The answer must be a single number: how many lines in this listing hold the word "declared".

*** Entries shown Section Begins ***

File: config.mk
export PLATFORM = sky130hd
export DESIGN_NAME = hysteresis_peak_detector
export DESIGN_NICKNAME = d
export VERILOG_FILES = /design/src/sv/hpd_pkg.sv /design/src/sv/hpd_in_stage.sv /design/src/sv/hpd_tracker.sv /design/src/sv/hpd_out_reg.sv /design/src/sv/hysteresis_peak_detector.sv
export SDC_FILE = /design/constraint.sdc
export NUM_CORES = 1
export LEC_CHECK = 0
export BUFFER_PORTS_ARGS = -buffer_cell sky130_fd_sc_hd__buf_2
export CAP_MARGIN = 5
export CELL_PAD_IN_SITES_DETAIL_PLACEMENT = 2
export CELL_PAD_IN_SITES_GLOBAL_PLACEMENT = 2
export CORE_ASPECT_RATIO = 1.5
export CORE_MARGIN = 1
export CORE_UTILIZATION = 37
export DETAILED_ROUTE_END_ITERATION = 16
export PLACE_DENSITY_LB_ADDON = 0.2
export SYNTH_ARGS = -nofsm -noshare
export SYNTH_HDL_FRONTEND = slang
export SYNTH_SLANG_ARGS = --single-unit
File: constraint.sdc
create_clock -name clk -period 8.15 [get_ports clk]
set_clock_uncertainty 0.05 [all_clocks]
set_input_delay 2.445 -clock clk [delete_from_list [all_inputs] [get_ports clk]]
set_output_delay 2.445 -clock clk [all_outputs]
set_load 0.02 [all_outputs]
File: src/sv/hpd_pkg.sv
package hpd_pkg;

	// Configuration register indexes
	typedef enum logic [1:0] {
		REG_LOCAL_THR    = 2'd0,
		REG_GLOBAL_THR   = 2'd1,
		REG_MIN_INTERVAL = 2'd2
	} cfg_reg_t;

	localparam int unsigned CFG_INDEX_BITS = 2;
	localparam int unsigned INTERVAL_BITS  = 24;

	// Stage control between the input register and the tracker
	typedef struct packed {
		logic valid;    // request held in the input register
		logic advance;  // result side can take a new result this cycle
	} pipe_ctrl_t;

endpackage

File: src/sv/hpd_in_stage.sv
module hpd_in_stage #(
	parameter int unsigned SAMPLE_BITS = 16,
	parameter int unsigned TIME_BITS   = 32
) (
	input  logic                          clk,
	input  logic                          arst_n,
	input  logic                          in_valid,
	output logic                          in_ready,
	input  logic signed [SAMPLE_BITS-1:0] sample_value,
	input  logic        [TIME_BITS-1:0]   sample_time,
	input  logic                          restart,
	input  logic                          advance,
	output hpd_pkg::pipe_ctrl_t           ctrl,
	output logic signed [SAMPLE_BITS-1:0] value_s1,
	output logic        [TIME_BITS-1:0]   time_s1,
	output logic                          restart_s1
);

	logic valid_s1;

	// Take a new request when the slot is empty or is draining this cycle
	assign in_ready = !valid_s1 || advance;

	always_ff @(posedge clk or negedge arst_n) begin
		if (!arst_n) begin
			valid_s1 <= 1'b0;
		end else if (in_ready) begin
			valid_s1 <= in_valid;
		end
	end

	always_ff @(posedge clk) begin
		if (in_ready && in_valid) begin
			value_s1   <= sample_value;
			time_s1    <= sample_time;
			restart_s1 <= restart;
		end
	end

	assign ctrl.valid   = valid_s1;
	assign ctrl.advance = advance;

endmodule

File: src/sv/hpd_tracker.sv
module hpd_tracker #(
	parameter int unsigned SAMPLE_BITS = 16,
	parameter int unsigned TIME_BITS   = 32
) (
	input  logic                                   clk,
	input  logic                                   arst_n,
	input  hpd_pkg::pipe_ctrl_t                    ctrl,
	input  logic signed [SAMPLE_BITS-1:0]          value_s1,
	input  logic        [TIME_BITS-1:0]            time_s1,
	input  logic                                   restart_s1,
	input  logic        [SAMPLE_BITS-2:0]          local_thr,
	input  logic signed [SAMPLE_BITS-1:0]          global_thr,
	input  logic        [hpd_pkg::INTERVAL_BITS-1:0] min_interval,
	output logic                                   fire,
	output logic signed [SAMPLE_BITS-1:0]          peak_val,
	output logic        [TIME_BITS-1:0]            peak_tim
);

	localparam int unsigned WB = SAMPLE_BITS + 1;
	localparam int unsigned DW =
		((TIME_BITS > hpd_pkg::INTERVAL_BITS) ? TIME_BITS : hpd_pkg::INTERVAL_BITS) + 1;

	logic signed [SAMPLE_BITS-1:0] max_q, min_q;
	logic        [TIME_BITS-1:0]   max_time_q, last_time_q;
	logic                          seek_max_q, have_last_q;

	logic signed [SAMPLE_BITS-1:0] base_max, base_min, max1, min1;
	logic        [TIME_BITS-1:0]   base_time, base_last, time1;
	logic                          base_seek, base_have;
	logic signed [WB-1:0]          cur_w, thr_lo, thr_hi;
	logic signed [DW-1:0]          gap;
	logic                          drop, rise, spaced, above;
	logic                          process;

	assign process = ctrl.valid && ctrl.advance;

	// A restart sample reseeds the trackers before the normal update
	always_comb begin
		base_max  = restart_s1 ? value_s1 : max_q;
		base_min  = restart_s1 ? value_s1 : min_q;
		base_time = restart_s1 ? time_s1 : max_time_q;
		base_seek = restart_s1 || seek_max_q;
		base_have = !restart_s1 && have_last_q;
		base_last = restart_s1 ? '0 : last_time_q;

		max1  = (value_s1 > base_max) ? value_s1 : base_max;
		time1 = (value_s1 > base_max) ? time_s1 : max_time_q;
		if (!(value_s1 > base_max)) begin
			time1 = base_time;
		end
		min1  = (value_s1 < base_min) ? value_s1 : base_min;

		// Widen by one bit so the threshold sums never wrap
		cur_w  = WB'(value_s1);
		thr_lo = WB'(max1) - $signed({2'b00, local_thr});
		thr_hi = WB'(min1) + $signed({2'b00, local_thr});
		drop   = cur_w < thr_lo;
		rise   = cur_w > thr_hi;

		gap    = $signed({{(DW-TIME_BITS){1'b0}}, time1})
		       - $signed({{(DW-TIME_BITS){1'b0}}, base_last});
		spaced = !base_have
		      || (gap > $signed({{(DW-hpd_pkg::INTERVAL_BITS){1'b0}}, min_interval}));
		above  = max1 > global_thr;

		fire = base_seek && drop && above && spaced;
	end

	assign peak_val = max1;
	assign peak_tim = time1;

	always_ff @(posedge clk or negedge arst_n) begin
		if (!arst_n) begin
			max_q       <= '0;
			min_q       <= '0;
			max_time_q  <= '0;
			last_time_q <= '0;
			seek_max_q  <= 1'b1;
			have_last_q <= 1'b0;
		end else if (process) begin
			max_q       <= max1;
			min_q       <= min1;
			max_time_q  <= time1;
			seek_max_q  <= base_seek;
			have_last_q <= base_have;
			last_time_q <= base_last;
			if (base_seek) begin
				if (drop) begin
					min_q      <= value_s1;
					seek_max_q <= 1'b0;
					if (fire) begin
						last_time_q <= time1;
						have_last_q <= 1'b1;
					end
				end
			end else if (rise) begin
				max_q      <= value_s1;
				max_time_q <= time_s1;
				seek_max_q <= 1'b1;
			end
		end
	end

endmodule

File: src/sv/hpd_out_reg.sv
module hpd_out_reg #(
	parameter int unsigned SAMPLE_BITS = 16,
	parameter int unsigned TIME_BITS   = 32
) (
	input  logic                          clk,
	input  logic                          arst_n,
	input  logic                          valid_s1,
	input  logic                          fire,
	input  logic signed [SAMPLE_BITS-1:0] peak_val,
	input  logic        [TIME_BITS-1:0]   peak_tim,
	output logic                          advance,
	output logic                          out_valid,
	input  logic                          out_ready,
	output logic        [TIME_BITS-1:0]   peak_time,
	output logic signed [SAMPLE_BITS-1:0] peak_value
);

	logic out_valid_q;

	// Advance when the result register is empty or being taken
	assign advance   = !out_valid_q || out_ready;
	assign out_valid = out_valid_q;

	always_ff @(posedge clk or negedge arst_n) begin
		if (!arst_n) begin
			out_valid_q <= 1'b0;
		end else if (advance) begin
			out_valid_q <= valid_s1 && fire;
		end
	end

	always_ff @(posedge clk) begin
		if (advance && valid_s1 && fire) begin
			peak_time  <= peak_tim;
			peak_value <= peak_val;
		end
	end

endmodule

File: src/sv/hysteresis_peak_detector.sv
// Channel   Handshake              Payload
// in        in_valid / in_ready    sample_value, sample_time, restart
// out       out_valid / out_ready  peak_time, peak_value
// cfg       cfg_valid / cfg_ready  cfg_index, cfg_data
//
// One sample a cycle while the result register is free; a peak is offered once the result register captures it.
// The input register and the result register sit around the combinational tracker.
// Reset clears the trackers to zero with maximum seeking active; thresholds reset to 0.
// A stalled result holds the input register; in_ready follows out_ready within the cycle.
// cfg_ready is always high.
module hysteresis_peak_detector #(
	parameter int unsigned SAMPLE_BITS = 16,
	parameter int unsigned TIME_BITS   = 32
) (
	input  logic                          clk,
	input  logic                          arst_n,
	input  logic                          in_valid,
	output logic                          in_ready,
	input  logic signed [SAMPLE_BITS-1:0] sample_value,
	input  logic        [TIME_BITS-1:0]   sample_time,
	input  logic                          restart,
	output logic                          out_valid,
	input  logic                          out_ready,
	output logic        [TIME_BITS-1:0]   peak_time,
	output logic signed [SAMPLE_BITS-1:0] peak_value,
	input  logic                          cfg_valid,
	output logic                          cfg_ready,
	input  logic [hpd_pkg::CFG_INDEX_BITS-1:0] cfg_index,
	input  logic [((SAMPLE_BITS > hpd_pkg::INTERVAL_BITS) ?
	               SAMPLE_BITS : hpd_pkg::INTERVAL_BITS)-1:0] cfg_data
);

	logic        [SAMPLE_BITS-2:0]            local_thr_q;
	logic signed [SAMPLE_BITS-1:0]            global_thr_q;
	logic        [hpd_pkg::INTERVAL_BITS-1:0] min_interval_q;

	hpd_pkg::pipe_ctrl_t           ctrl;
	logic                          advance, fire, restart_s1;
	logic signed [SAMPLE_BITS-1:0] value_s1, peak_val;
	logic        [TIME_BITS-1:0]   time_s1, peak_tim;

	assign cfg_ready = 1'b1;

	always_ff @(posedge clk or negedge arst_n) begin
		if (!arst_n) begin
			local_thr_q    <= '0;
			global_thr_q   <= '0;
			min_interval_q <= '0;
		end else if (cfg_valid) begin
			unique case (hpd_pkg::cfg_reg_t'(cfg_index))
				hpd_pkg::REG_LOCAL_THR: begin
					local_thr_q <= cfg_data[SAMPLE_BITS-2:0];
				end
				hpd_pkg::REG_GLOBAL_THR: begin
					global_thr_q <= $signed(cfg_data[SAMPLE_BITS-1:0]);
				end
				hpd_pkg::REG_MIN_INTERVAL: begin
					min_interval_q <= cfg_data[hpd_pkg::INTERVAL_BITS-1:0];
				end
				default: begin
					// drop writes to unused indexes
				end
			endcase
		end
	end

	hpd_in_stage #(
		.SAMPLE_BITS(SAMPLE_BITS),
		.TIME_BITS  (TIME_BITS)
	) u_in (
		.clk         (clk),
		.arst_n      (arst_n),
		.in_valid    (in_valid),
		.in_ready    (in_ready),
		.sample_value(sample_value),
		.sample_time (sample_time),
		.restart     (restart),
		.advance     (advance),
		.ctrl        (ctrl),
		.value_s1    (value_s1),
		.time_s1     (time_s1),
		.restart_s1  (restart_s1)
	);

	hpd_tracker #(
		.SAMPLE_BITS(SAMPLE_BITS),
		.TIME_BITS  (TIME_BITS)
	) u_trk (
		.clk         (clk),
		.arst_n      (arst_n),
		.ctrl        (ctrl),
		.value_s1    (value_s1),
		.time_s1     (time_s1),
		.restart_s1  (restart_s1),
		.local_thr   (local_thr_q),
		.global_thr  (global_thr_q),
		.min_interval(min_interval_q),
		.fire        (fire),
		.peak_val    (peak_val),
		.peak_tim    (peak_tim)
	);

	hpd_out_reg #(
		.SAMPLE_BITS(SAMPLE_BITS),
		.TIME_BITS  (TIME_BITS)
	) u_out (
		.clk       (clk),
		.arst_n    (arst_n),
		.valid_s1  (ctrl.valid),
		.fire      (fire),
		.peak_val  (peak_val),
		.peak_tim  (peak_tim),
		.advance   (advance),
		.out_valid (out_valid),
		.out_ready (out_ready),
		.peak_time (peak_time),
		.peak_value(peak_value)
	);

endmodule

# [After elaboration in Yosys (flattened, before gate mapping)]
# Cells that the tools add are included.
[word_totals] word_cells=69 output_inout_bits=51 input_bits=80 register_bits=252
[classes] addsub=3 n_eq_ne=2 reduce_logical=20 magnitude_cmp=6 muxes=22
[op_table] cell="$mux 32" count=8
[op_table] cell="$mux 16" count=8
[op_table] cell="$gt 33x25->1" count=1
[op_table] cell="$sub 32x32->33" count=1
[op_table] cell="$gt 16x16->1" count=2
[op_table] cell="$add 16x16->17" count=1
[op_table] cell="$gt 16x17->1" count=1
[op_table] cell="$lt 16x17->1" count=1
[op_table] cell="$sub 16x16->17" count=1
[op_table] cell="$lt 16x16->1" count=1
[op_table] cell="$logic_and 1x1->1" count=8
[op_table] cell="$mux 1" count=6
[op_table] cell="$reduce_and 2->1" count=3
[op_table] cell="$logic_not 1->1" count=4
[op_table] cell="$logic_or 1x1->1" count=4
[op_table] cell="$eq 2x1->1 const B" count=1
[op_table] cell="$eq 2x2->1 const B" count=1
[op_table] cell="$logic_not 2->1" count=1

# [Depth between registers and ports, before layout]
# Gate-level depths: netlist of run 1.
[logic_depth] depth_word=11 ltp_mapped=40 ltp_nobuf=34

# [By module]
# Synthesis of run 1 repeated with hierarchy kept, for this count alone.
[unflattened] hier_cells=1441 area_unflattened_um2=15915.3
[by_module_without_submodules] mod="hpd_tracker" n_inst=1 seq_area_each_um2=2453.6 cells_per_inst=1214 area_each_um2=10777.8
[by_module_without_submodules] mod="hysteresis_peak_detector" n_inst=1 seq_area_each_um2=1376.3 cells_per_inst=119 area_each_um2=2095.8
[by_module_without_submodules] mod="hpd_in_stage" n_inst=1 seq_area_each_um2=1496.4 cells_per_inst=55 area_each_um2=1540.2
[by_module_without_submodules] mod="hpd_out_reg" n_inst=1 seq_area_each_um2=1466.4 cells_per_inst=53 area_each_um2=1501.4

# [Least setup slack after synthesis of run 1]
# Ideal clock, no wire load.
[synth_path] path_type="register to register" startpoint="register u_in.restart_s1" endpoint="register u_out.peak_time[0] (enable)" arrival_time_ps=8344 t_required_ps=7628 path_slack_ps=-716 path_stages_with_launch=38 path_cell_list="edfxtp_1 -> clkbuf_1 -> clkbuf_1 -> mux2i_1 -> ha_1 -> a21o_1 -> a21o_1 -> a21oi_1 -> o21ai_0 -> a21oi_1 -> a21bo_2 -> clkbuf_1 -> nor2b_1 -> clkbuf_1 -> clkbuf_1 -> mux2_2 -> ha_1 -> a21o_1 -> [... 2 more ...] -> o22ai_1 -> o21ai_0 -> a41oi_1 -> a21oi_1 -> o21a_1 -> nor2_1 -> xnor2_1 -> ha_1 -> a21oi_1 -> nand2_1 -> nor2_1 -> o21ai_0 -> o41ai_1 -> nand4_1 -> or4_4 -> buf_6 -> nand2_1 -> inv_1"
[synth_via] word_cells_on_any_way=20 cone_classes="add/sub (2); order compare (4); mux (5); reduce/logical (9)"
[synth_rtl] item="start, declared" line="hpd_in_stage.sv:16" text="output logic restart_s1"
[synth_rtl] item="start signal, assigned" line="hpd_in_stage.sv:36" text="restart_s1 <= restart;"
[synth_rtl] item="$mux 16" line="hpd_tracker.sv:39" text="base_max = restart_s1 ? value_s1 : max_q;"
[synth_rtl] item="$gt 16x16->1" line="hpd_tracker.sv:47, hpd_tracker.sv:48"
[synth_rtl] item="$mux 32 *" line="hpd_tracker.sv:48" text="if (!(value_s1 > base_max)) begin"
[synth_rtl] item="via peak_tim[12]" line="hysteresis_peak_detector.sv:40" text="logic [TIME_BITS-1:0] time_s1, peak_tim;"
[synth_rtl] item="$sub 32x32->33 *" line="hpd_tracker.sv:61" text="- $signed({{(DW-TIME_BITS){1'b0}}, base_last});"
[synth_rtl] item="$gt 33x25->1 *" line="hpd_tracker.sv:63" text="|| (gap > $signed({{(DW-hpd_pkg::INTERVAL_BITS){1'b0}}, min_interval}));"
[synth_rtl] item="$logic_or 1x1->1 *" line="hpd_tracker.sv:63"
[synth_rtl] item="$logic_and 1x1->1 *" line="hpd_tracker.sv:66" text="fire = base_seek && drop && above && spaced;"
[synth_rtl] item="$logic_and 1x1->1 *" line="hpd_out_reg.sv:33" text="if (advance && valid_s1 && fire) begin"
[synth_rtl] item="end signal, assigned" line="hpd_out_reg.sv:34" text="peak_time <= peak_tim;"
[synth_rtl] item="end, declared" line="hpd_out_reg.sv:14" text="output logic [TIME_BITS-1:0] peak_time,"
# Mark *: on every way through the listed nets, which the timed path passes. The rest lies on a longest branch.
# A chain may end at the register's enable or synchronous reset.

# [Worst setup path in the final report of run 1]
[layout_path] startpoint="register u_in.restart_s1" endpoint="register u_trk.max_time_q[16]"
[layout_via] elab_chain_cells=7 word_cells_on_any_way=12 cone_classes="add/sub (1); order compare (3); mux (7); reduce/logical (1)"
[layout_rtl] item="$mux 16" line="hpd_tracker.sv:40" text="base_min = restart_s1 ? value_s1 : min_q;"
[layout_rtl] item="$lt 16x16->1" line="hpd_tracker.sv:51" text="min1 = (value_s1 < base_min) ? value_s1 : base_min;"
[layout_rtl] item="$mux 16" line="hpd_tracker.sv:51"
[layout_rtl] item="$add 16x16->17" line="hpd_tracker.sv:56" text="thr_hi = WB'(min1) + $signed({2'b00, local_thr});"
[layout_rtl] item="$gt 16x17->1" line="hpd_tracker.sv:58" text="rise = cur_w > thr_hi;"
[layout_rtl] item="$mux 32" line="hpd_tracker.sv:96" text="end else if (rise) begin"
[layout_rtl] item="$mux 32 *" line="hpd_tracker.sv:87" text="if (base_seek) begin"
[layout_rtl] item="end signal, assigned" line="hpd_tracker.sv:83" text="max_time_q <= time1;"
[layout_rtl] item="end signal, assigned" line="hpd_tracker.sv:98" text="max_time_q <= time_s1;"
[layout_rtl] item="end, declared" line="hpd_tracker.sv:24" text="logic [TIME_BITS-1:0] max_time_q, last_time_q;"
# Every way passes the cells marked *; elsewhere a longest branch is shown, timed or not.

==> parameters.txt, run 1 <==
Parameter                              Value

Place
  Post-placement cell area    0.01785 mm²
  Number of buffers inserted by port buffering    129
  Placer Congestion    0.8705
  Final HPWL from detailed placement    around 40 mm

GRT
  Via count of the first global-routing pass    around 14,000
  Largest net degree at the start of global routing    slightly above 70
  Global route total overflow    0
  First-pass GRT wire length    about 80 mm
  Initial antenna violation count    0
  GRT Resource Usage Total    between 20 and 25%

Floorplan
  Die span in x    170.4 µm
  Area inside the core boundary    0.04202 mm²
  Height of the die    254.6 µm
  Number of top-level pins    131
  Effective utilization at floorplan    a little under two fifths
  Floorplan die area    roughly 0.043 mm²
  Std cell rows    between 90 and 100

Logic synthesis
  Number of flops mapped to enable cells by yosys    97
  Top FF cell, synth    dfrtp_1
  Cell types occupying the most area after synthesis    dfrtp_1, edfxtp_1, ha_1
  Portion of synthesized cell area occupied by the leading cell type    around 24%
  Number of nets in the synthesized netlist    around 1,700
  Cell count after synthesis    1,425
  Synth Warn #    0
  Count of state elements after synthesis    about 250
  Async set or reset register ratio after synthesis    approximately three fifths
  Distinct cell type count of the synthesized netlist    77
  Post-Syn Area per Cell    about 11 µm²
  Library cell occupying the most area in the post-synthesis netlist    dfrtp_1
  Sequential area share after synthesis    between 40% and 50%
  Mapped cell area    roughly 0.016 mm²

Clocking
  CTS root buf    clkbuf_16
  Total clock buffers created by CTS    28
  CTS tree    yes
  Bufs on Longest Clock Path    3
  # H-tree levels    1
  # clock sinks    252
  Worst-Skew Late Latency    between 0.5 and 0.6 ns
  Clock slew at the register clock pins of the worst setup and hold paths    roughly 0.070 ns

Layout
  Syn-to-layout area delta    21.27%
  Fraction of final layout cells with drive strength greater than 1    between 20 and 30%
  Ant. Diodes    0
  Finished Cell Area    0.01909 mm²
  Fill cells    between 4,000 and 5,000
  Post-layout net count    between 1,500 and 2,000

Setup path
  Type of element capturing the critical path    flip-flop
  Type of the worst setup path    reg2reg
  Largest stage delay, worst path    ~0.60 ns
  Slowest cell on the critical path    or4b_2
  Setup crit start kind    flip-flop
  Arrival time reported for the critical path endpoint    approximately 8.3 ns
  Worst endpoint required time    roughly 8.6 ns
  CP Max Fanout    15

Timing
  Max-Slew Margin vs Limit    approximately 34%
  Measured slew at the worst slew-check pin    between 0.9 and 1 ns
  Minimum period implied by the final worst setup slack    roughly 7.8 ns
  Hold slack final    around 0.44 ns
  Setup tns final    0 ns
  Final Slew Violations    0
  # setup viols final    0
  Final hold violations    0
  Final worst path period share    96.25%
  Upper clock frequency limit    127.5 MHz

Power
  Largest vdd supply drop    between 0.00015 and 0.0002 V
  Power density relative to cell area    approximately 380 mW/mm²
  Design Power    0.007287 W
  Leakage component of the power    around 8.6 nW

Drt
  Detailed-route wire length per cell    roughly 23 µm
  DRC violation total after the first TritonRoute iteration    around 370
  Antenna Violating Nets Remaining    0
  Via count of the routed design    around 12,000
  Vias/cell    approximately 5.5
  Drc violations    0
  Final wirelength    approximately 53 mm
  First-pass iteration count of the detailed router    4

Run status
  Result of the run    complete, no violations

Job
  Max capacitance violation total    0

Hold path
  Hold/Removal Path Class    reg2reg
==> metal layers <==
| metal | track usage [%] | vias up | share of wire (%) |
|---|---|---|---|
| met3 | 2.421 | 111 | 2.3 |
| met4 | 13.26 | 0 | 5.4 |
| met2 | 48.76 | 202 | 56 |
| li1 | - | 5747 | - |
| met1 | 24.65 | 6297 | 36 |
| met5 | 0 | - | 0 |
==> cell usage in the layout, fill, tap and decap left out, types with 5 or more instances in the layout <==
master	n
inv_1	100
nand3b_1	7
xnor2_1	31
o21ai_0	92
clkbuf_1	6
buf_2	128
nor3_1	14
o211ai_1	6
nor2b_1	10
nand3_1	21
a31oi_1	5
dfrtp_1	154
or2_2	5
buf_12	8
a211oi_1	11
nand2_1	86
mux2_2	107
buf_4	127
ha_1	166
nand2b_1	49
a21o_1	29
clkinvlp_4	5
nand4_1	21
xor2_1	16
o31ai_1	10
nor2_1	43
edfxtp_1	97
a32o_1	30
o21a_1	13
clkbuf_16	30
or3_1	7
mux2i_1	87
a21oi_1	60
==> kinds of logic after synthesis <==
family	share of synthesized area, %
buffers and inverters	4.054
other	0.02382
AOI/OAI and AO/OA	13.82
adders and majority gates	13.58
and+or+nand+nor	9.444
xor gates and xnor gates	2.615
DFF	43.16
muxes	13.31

*** Entries shown Section Ends ***

> Task answer
3